Former advisor to the then prime minister Manmohan SinghT K A Nair said that his chooronu, the first rice-feeding ceremony of a child, took place at Sabarimala and he was on his mother lap, facing lord Ayyappan. Nair was born in 1939. “My parents father Krishna Pillai and mother Bharati Amma lost three kids, all boys, within days of their birth. My parents were strong devotees of Ayyappa. The Panthalam Raja had consoled my father stating that a boy child will be born for him and he must give him the name Ayyappan Kutty, which means son of Ayyappa. When I asked about my name, they told me how they prayed to Lord Ayyappa and did my choroonu in front of the deity as an offering. I was sitting on my mother’s lap facing Lord Ayyappa, they said,” he said. Asked about his mother’s age at that time, Nair said that he was not sure, but, could tell that he had two sisters and a brother after him.
While wholeheartedly welcoming the SC order, Nair said that he did not expect majority of women to avail the rights. “It will be a gradual process. Women who were brought up with the belief that menstruation is impure would take time to get rid of the deep notion that is imprinted in their minds,” he said.
Not just Nair, several children had their ‘chooroonu’ performed at Sabarimala, with their close relatives, including young women, attending the function before HC imposed a ban on 1991. Before that women were allowed except during Mandalam, Makaravilakku and Vishu seasons where the devotees entered after observing abstinence of 41 days.

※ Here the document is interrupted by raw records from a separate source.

### design/flow/design.v
module xung( CLOCK_50,clk,rst, sl);
input CLOCK_50,rst;
input [1:0]sl;
output clk;
reg clk= 1'b0;
integer q=0;
always @(posedge CLOCK_50 or posedge rst) 
begin
if (rst==1) 
	 begin
	    q <=0;
	 end
else  
	begin
	  if(sl == 2'b00)
	    begin
	       q<=q+1;
	       if(q==50)
	       begin
	        q<=0;
	        clk <= ~clk;
	       end
	    end
	  else if(sl == 2'b01)
	    begin
	      q<=q+1;
	       if(q==100)
	       begin
	        q<=0;
	        clk <= ~clk;
	       end
	    end 
	   else if(sl == 2'b10)
	    begin
	      q<=q+1;
	       if(q==5)
	       begin
	        q<=0;
	        clk <= ~clk;
	       end
	    end 
	end 
end
endmodule
### design/flow/run.sh
#!/bin/bash
# OpenROAD 26Q1-2900-gdf79404cd8, Yosys 0.63+post, stock flow scripts
make -C /OpenROAD-flow-scripts/flow DESIGN_CONFIG=/design/flow/config.mk WORK_HOME=/design/flow/orfs finish
<file path="/design/flow/design.v">
module clock( CLOCK_50,clk,rst, sl);
input CLOCK_50,rst;
input [1:0]sl;
output clk;
reg clk= 1'b0;
integer q=0;
always @(posedge CLOCK_50 or posedge rst) 
begin
if (rst==1) 
	 begin
	    q <=0;
	 end
else  
	begin
	  if(sl == 2'b00)
	    begin
	       q<=q+1;
	       if(q==50)
	       begin
	        q<=0;
	        clk <= ~clk;
	       end
	    end
	  else if(sl == 2'b01)
	    begin
	      q<=q+1;
	       if(q==100)
	       begin
	        q<=0;
	        clk <= ~clk;
	       end
	    end 
	   else if(sl == 2'b10)
	    begin
	      q<=q+1;
	       if(q==5)
	       begin
	        q<=0;
	        clk <= ~clk;
	       end
	    end 
	end 
end
endmodule
</file>
<file path="/design/flow/run.sh">
#!/bin/bash
# OpenROAD 26Q1-2900-gdf79404cd8, Yosys 0.63+post, stock flow scripts
make -C /OpenROAD-flow-scripts/flow DESIGN_CONFIG=/design/flow/config.mk WORK_HOME=/design/flow/orfs finish
</file>
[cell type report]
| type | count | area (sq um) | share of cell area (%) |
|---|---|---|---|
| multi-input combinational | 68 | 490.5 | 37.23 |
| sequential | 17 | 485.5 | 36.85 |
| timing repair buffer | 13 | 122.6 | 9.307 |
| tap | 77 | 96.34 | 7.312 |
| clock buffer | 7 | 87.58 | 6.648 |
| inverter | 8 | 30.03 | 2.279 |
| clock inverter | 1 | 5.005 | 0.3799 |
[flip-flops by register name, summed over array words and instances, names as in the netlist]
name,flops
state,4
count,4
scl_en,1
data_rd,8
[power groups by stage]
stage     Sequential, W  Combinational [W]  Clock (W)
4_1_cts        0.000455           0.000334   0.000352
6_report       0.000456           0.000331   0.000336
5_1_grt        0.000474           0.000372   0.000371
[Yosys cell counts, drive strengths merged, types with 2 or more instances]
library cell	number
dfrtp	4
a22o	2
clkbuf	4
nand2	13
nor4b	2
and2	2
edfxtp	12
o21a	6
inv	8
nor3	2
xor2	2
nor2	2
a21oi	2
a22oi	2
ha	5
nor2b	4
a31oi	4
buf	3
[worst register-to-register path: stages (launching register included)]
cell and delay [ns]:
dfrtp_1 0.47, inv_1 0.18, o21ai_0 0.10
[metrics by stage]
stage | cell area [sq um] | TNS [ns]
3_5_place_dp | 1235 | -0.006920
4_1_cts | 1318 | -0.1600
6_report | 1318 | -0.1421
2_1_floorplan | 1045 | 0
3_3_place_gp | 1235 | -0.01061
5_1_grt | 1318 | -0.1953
<file path="design/flow/design.v">
module hazard(opCode, IF_ID_Op1, IF_ID_Op2, ID_EX_Op2, ID_EX_memRead, pcCtrl, bufferCtrl, ctrlMux, opCode_error);
    input [3:0] opCode, IF_ID_Op1, IF_ID_Op2, ID_EX_Op2;
    input ID_EX_memRead;
    output reg pcCtrl, bufferCtrl, ctrlMux, opCode_error;
    always @ (*) begin
        if(ID_EX_memRead && ( (IF_ID_Op1 == ID_EX_Op1) || (IF_ID_Op1 == ID_EX_Op2) ||
          (IF_ID_Op2 == ID_EX_Op1) || (IF_ID_Op2 == ID_EX_Op2) ) ) begin
            pcCtrl = 0;
            bufferCtrl = 0;
            ctrlMux = 1;
        end
        else begin
            pcCtrl = 1;
            bufferCtrl = 1;
            ctrlMux = 0;
        end
        if(opCode != 4'b0000 || opCode != 4'b0001 || opCode != 4'b0010 || opCode != 4'b1010 || opCode != 4'b1011 || opCode != 4'b1100 || opCode != 4'b1101 || opCode != 4'b0101 || opCode != 4'b0100 || opCode != 4'b0110 || opCode != 4'b0111 || opCode != 4'b1111)
            opCode_error = 1;
        else
            opCode_error = 0;
    end
endmodule
</file>
==> flow/design.v <==
interface XBAR_PERIPH_BUS #(
  parameter int ID_WIDTH = 2   
);
  logic                req;
  logic         [31:0] add;
  logic                wen;
  logic         [31:0] wdata;
  logic          [3:0] be;
  logic                gnt;
  logic [ID_WIDTH-1:0] id;
  logic                r_valid;
  logic                r_opc;
  logic [ID_WIDTH-1:0] r_id;
  logic         [31:0] r_rdata;
  modport Master (
    output req, add, wen, wdata, be, id,
    input  gnt, r_rdata, r_opc, r_id, r_valid
  );
  modport Slave (
    input  req, add, wen, wdata, be, id,
    output gnt, r_rdata, r_opc, r_id, r_valid
  );
endinterface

The HC order noted, “the religious practices and customs followed earlier had changed during the last 40 years particularly from 1950, the year in which the renovation of the temple took place after the “fire disaster”. Even while the old customs prevailed, women used to visit the temple though very rarely. The Maharaja of Travancoreaccompanied by the Maharani and the Divan had visited the temple in 1115 M.E. There was thus no prohibition for women to enter the Sabarimala temple in olden days, but women in large number were not visiting the temple. That was not because of any prohibition imposed by Hindu religion but because of other non-religious factors. In recent years, many worshippers had gone to the temple with lady worshippers within the age group 10 to 50 for the first rice-feeding ceremony of their children (Chottoonu). A change in the old custom and practice was brought about by installing a flag staff (Dhwajam) in 1969.”
Observing the points in the HC order, SC said, “The high court thus noted multiple instances wherein women were allowed to pray at the Sabarimala temple. These observations demonstrate that the practice of excluding women from Sabarimala temple was not uniform. This militates against a claim that such a practice is of an obligatory nature.”